Officials with the June Sucker Recovery Implementation Program in conjunction with the U.S. Department of the Interior held a public meeting Thursday to discuss and receive comments for the draft environmental assessment for a Hobble Creek restoration project.
Designed to improve spawning and rearing for the native June sucker, the proposed project would re-route the westernmost section of Hobble Creek in Springville into Utah Lake. State officials recently purchased a 21-acre property to
allow the route. The June sucker, which is native to Utah, has been on the endangered species list since 1986. It currently only spawns in the Provo River, but members of the project hope Hobble Creek can become a breeding ground for the fish, said Ralph Swanson, National Environmental Policy Act program coordinator for the proposed project.
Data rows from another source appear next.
<file path="src/core/timer_pkg.sv">
// Package with register map, field positions, reset values and shared types of the 16-bit timer.
//
// Notes on behaviour
// RULE1 - The counter runs as an internally clocked timer, a synchronous external counter or an asynchronous external counter.
// RULE2 - The timer event fires when the count matches the period and, in gated mode, when the gate input falls.
// RULE3 - Software stops the timer, sets prescale, source, gating, sync and period, enables the interrupt, then starts it.
// RULE4 - Writing one to control bit 15 starts the counter and writing zero stops it.
// RULE5 - With the idle-halt bit set the counter stops while the chip is idle; cleared, it keeps running.
// RULE6 - With the clock-source bit set, bits 9-8 pick generic input (11), low-power RC (10), dedicated pin (01) or secondary osc (00).
// RULE7 - The gated-accumulate bit enables gated accumulation with the internal clock and is ignored with an external one.
// RULE8 - The prescale field at bits 5-4 divides by 256 (11), 64 (10), 8 (01) or 1 (00).
// RULE9 - With an external clock, bit 2 set synchronizes the input, clear leaves it unsynchronized; ignored for the internal clock.
// RULE10 - Bit 1 set picks the extended source, clear picks the internal clock at the system rate divided by two.
// RULE11 - Control bits 14, 12-10, 7, 3 and 0 ignore writes and read as zero.
// RULE12 - The counter serves as the real-time-clock time base as well as a free-running interval timer.
// RULE13 - The counter may keep running while the processor idles or sleeps, subject to idle-halt.
// RULE14 - A control write while the timer runs resets the prescale counter.
// RULE15 - Each prescaled tick increments the count; on a period match the count returns to zero and the flag is set.
// RULE16 - In gated mode prescaled internal ticks count only while the gate is high, and the gate's fall sets the flag.
package timer_pkg;

  // ----------------------------------------------------------------
  // Register offsets
  // ----------------------------------------------------------------
  localparam logic [7:0] CONTROL_OFFSET    = 8'h00;
  localparam logic [7:0] PERIOD_OFFSET     = 8'h04;
  localparam logic [7:0] COUNT_OFFSET      = 8'h08;
  localparam logic [7:0] IRQ_STATUS_OFFSET = 8'h0C;
  localparam logic [7:0] IRQ_MASK_OFFSET   = 8'h10;

  // ----------------------------------------------------------------
  // Control fields
  // ----------------------------------------------------------------
  localparam int RUN_BIT       = 15;
  localparam int IDLE_HALT_BIT = 13;
  localparam int EXT_SRC_LSB   = 8;
  localparam int GATE_BIT      = 6;
  localparam int PRESCALE_LSB  = 4;
  localparam int SYNC_BIT      = 2;
  localparam int SRC_BIT       = 1;
  localparam logic [15:0] CONTROL_WMASK = 16'hA376;
  localparam logic [15:0] CONTROL_RESET = 16'h0000;
  localparam logic [15:0] PERIOD_RESET  = 16'hFFFF;

  // ----------------------------------------------------------------
  // Interrupt status bits
  // ----------------------------------------------------------------
  localparam int IRQ_MATCH_BIT = 0;
  localparam int IRQ_GATE_BIT  = 1;
  localparam int IRQ_WIDTH     = 2;

  // ----------------------------------------------------------------
  // Prescale ratios and clocks
  // ----------------------------------------------------------------
  localparam logic [7:0] DIV_256 = 8'hFF;
  localparam logic [7:0] DIV_64  = 8'h3F;
  localparam logic [7:0] DIV_8   = 8'h07;
  localparam logic [7:0] DIV_1   = 8'h00;
  localparam int CLK_PERIOD_NS  = 8;
  localparam int INT_CLK_DIVIDE = 2;

  // External clock choices.
  typedef enum logic [1:0] {
    SRC_SECONDARY = 2'h0,
    SRC_DEDICATED = 2'h1,
    SRC_LOW_POWER_RC_OSC      = 2'h2,
    SRC_GENERIC   = 2'h3
  } ext_src_t;

  // Decoded control word shared by the counter core.
  typedef struct packed {
    logic       run;
    logic       idle_halt;
    ext_src_t   ext_source_select;
    logic       gated_accumulate;
    logic [1:0] prescale_select;
    logic       ext_clock_sync;
    logic       clock_source_select;
  } timer_cfg_t;

endpackage

</file>
<file path="src/core/general_purpose_16bit_timer.sv">
// Top of the 16-bit timer: APB registers, clock select, counter and interrupt.
//
// Decided for this implementation: the APB slave port and the register addresses.
`timescale 1ns/100ps
module general_purpose_16bit_timer
  import timer_pkg::*;
#(
  parameter int COUNT_WIDTH = 16
) (
  // Clock and reset
  input  wire logic        core_clk,
  input  wire logic        rst,
  // APB slave
  input  wire logic        psel,
  input  wire logic        penable,
  input  wire logic        pwrite,
  input  wire logic [7:0]  paddr,
  input  wire logic [31:0] pwdata,
  output logic      [31:0] prdata,
  output logic             pready,
  output logic             pslverr,
  // External clock sources and gate
  input  wire logic        generic_timer_input,
  input  wire logic        low_power_rc_osc,
  input  wire logic        dedicated_clock_pin,
  input  wire logic        secondary_osc,
  input  wire logic        gate_in,
  // Chip power state
  input  wire logic        cpu_idle,
  // Outputs
  output logic             irq,
  output logic             rtc_tick
);

  // ----------------------------------------------------------------
  // Registers
  // ----------------------------------------------------------------
  logic [15:0]            timer_control_reg;
  logic [COUNT_WIDTH-1:0] period_value_reg;
  logic [COUNT_WIDTH-1:0] count_reg;
  logic [IRQ_WIDTH-1:0]   irq_status_reg;
  logic [IRQ_WIDTH-1:0]   irq_mask_reg;
  logic                   half_reg;
  timer_cfg_t             cfg;

  logic apb_access;
  logic apb_write;
  logic ctrl_write;
  logic known_addr;

  // Decodes whether an offset is a mapped register.
  // Shared by the write decode and the error response.
  function automatic logic is_mapped(input logic [7:0] addr);
    is_mapped = (addr == CONTROL_OFFSET) || (addr == PERIOD_OFFSET) || (addr == COUNT_OFFSET) ||
                (addr == IRQ_STATUS_OFFSET) || (addr == IRQ_MASK_OFFSET);
  endfunction

  // Access phase decode; the slave takes the access in the first access cycle and answers one cycle later.
  // Gating with pready stops a second take while the answer stands.
  assign apb_access = psel && penable && !pready;
  assign apb_write  = apb_access && pwrite && is_mapped(paddr);
  assign ctrl_write = apb_write && (paddr == CONTROL_OFFSET);
  assign known_addr = is_mapped(paddr);

  // Control word fields.
  // This is only a view of the control register and holds no state.
  assign cfg.run                 = timer_control_reg[RUN_BIT];
  assign cfg.idle_halt           = timer_control_reg[IDLE_HALT_BIT];
  assign cfg.ext_source_select   = ext_src_t'(timer_control_reg[EXT_SRC_LSB +: 2]);
  assign cfg.gated_accumulate    = timer_control_reg[GATE_BIT];
  assign cfg.prescale_select     = timer_control_reg[PRESCALE_LSB +: 2];
  assign cfg.ext_clock_sync      = timer_control_reg[SYNC_BIT];
  assign cfg.clock_source_select = timer_control_reg[SRC_BIT];

  // ----------------------------------------------------------------
  // APB handshake
  // ----------------------------------------------------------------

  // Ready and error pulse for one cycle per access.
  // One wait state: ready rises the cycle after the first access cycle.
  always_ff @(posedge core_clk) begin
    if (rst) begin
      pready  <= 1'b0;
      pslverr <= 1'b0;
    end else begin
      pready  <= apb_access;
      pslverr <= apb_access && !known_addr;
    end
  end

  // Read data, zero for unmapped offsets and unimplemented bits.
  // The value holds until the next read, so a slow master still sees it.
  always_ff @(posedge core_clk) begin
    if (rst) begin
      prdata <= 32'h0000_0000;
    end else if (apb_access && !pwrite) begin
      unique case (paddr)
        CONTROL_OFFSET:    prdata <= {16'h0000, timer_control_reg}; // see RULE11
        PERIOD_OFFSET:     prdata <= 32'(period_value_reg);
        COUNT_OFFSET:      prdata <= 32'(count_reg);
        IRQ_STATUS_OFFSET: prdata <= 32'(irq_status_reg);
        IRQ_MASK_OFFSET:   prdata <= 32'(irq_mask_reg);
        default:           prdata <= 32'h0000_0000;
      endcase
    end
  end

  // Control register; only implemented bits take writes.
  // Reserved bits are dropped on the way in, so reads need no gating.
  always_ff @(posedge core_clk) begin
    if (rst) begin
      timer_control_reg <= CONTROL_RESET;
    end else if (ctrl_write) begin
      timer_control_reg <= pwdata[15:0] & CONTROL_WMASK; // see RULE4, see RULE11
    end
  end

  // Period and mask registers.
  // A period below the count only matches after the count wraps at the top.
  always_ff @(posedge core_clk) begin
    if (rst) begin
      period_value_reg <= COUNT_WIDTH'(PERIOD_RESET);
      irq_mask_reg     <= '0;
    end else if (apb_write) begin
      if (paddr == PERIOD_OFFSET) begin
        period_value_reg <= pwdata[COUNT_WIDTH-1:0];
      end
      if (paddr == IRQ_MASK_OFFSET) begin
        irq_mask_reg <= pwdata[IRQ_WIDTH-1:0];
      end
    end
  end

  // ----------------------------------------------------------------
  // Clock source selection
  // ----------------------------------------------------------------
  logic [3:0] ext_level;
  logic [3:0] ext_rise;
  logic       gate_level;
  logic       gate_fall;
  logic       raw_sel_reg;
  logic       raw_last_reg;
  logic       sel_level;
  logic       sel_rise;
  logic       src_tick;
  logic       pre_tick;
  logic       enabled;
  logic       gated;

  // Synchronisers for the four external sources.
  // Each source keeps its own synchroniser, so a switch needs no settling.
  genvar gi;
  generate
    for (gi = 0; gi < 4; gi++) begin : g_ext
      logic src_pin;
      assign src_pin = (gi == 0) ? secondary_osc : (gi == 1) ? dedicated_clock_pin :
                       (gi == 2) ? low_power_rc_osc : generic_timer_input;
      timer_edge_sync u_sync (
        .core_clk (core_clk),
        .rst      (rst),
        .async_in (src_pin),
        .level    (ext_level[gi]),
        .rise     (ext_rise[gi]),
        .fall     ()
      );
    end
  endgenerate

  // Gate input synchroniser.
  // Its falling edge shows about two cycles after the pin falls.
  timer_edge_sync u_gate_sync (
    .core_clk (core_clk),
    .rst      (rst),
    .async_in (gate_in),
    .level    (gate_level),
    .rise     (),
    .fall     (gate_fall)
  );

  // Unsynchronized path: one extra flop behind the selected synchronised level.
  // Pins still pass two flops first, so this mode differs only in lag, never in safety.
  always_ff @(posedge core_clk) begin
    if (rst) begin
      raw_sel_reg  <= 1'b0;
      raw_last_reg <= 1'b0;
    end else begin
      raw_sel_reg  <= ext_level[cfg.ext_source_select]; // see RULE6
      raw_last_reg <= raw_sel_reg;
    end
  end

  // Internal clock is core_clk divided by two.
  // It runs freely, so the first tick after a start may come a cycle late.
  always_ff @(posedge core_clk) begin
    if (rst) begin
      half_reg <= 1'b0;
    end else begin
      half_reg <= ~half_reg; // see RULE10
    end
  end

  // Chooses the source tick for the prescaler.
  // An external clock must stay below half the core rate to be counted.
  always_comb begin
    sel_level = raw_sel_reg;
    sel_rise  = raw_sel_reg & ~raw_last_reg;
    if (!cfg.clock_source_select) begin
      src_tick = half_reg; // see RULE10, see RULE1
    end else if (cfg.ext_clock_sync) begin
      src_tick = ext_rise[cfg.ext_source_select]; // see RULE9, see RULE6
    end else begin
      src_tick = sel_rise && sel_level; // see RULE9
    end
  end

  // Timer runs in sleep; idle halts it only if asked.
  // Sleep does not stop core_clk here, so only the idle halt can hold it.
  assign enabled = cfg.run && !(cfg.idle_halt && cpu_idle); // see RULE5, see RULE13
  assign gated   = cfg.gated_accumulate && !cfg.clock_source_select; // see RULE7

  // Prescaler, cleared by any control write.
  // Gate and idle act on its input, so the divider keeps its phase while held.
  timer_prescaler u_prescaler (
    .core_clk        (core_clk),
    .rst             (rst),
    .clear           (ctrl_write || !cfg.run), // see RULE14
    .in_tick         (src_tick && enabled && (!gated || gate_level)), // see RULE16
    .prescale_select (cfg.prescale_select),
    .out_tick        (pre_tick)
  );

  // ----------------------------------------------------------------
  // Counter and events
  // ----------------------------------------------------------------
  logic match_event;
  logic gate_event;

  // The compare sees the count before the step: period P gives P+1 ticks.
  assign match_event = pre_tick && (count_reg == period_value_reg); // see RULE15, see RULE2
  assign gate_event  = gated && cfg.run && gate_fall; // see RULE16, see RULE2

  // Counter increments per tick and wraps on period match.
  // A software load beats a tick in the same cycle, so a loaded count is kept.
  always_ff @(posedge core_clk) begin
    if (rst) begin
      count_reg <= '0;
    end else if (apb_write && paddr == COUNT_OFFSET) begin
      count_reg <= pwdata[COUNT_WIDTH-1:0];
    end else if (match_event) begin
      count_reg <= '0; // see RULE15
    end else if (pre_tick) begin
      count_reg <= count_reg + 1'b1;
    end
  end

  // Sticky status, write one to clear; a new event wins.
  // A clear that meets an event loses, so no event is ever dropped.
  always_ff @(posedge core_clk) begin
    if (rst) begin
      irq_status_reg <= '0;
    end else begin
      for (int i = 0; i < IRQ_WIDTH; i++) begin
        if ((i == IRQ_MATCH_BIT && match_event) || (i == IRQ_GATE_BIT && gate_event)) begin
          irq_status_reg[i] <= 1'b1;
        end else if (apb_write && paddr == IRQ_STATUS_OFFSET && pwdata[i]) begin
          irq_status_reg[i] <= 1'b0;
        end
      end
    end
  end

  // Interrupt output, high while an unmasked status bit stands.
  always_ff @(posedge core_clk) begin
    if (rst) begin
      irq <= 1'b0;
    end else begin
      irq <= |(irq_status_reg & irq_mask_reg); // see RULE2
    end
  end

  // Real-time-clock time base, one pulse a cycle after each period match.
  always_ff @(posedge core_clk) begin
    if (rst) begin
      rtc_tick <= 1'b0;
    end else begin
      rtc_tick <= match_event; // see RULE12
    end
  end
endmodule

</file>
<file path="src/core/timer_edge_sync.sv">
// Two-flop synchroniser with rising and falling edge detect.
`timescale 1ns/100ps
module timer_edge_sync
  import timer_pkg::*;
(
  // Clock and reset
  input  wire logic core_clk,
  input  wire logic rst,
  // Asynchronous level in, synchronous level and edges out
  input  wire logic async_in,
  output logic      level,
  output logic      rise,
  output logic      fall
);

  logic meta_reg;
  logic sync_reg;
  logic last_reg;

  // Meta flop feeds only the second flop.
  always_ff @(posedge core_clk) begin
    if (rst) begin
      meta_reg <= 1'b0;
      sync_reg <= 1'b0;
      last_reg <= 1'b0;
    end else begin
      meta_reg <= async_in;
      sync_reg <= meta_reg;
      last_reg <= sync_reg;
    end
  end

  // Edges derived from the stable copies.
  assign level = sync_reg;
  assign rise  = sync_reg & ~last_reg;
  assign fall  = ~sync_reg & last_reg;

endmodule

</file>
<file path="src/core/timer_prescaler.sv">
// Prescale divider producing one-cycle tick enables.
`timescale 1ns/100ps
module timer_prescaler
  import timer_pkg::*;
(
  // Clock and reset
  input  wire logic       core_clk,
  input  wire logic       rst,
  // Control
  input  wire logic       clear,
  input  wire logic       in_tick,
  input  wire logic [1:0] prescale_select,
  // Divided tick
  output logic            out_tick
);

  logic [7:0] div_reg;
  logic [7:0] limit;

  // Terminal count for each prescale setting.
  always_comb begin
    unique case (prescale_select)
      2'h3: limit = DIV_256;
      2'h2: limit = DIV_64;
      2'h1: limit = DIV_8;
      2'h0: limit = DIV_1;
    endcase
  end

  // Counts input ticks and wraps at the limit.
  always_ff @(posedge core_clk) begin
    if (rst || clear) begin
      div_reg <= 8'h00;
    end else if (in_tick) begin
      div_reg <= (div_reg >= limit) ? 8'h00 : div_reg + 8'h01;
    end
  end

  assign out_tick = in_tick && (div_reg >= limit); // see RULE8

endmodule

</file>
The water where Hobble Creek currently flows into Utah Lake has a low velocity and the stream contains high dikes that aren't suitable for spawning and for the young fish to grow, said Melissa Stamp, watershed scientist with Bio-West, the consulting and planning firm for the project.
About a half dozen residents attended the meeting Thursday, most of whom were landowners affected by the project. Daniel Hales, a member of the community development department in Springville, said the city had plans to build a road at the proposed location of the creek. If the proposed project is authorized, the groups involved will work with the city with their long-term plans, Swanson said.
"We try to do the best we can, but we recognize we need to talk with cities," he said.
Tom Mower, a landowner near the project, said his land would be impacted by the change, but he would be fine with the new location of the stream if water was directed in a way that the old stream bed wouldn't have stagnant water.
The proposed stream area would have berms on either side of the bank to protect from flooding and the depth will be from 2 to 5 feet, said Chris Sands, principal and senior planner at Bio-West. If the project is approved construction would begin in the fall.
The environmental document can be viewed in full at www.junesuckerrecovery .org. Public comments for the environmental assessment will be accepted until July 11.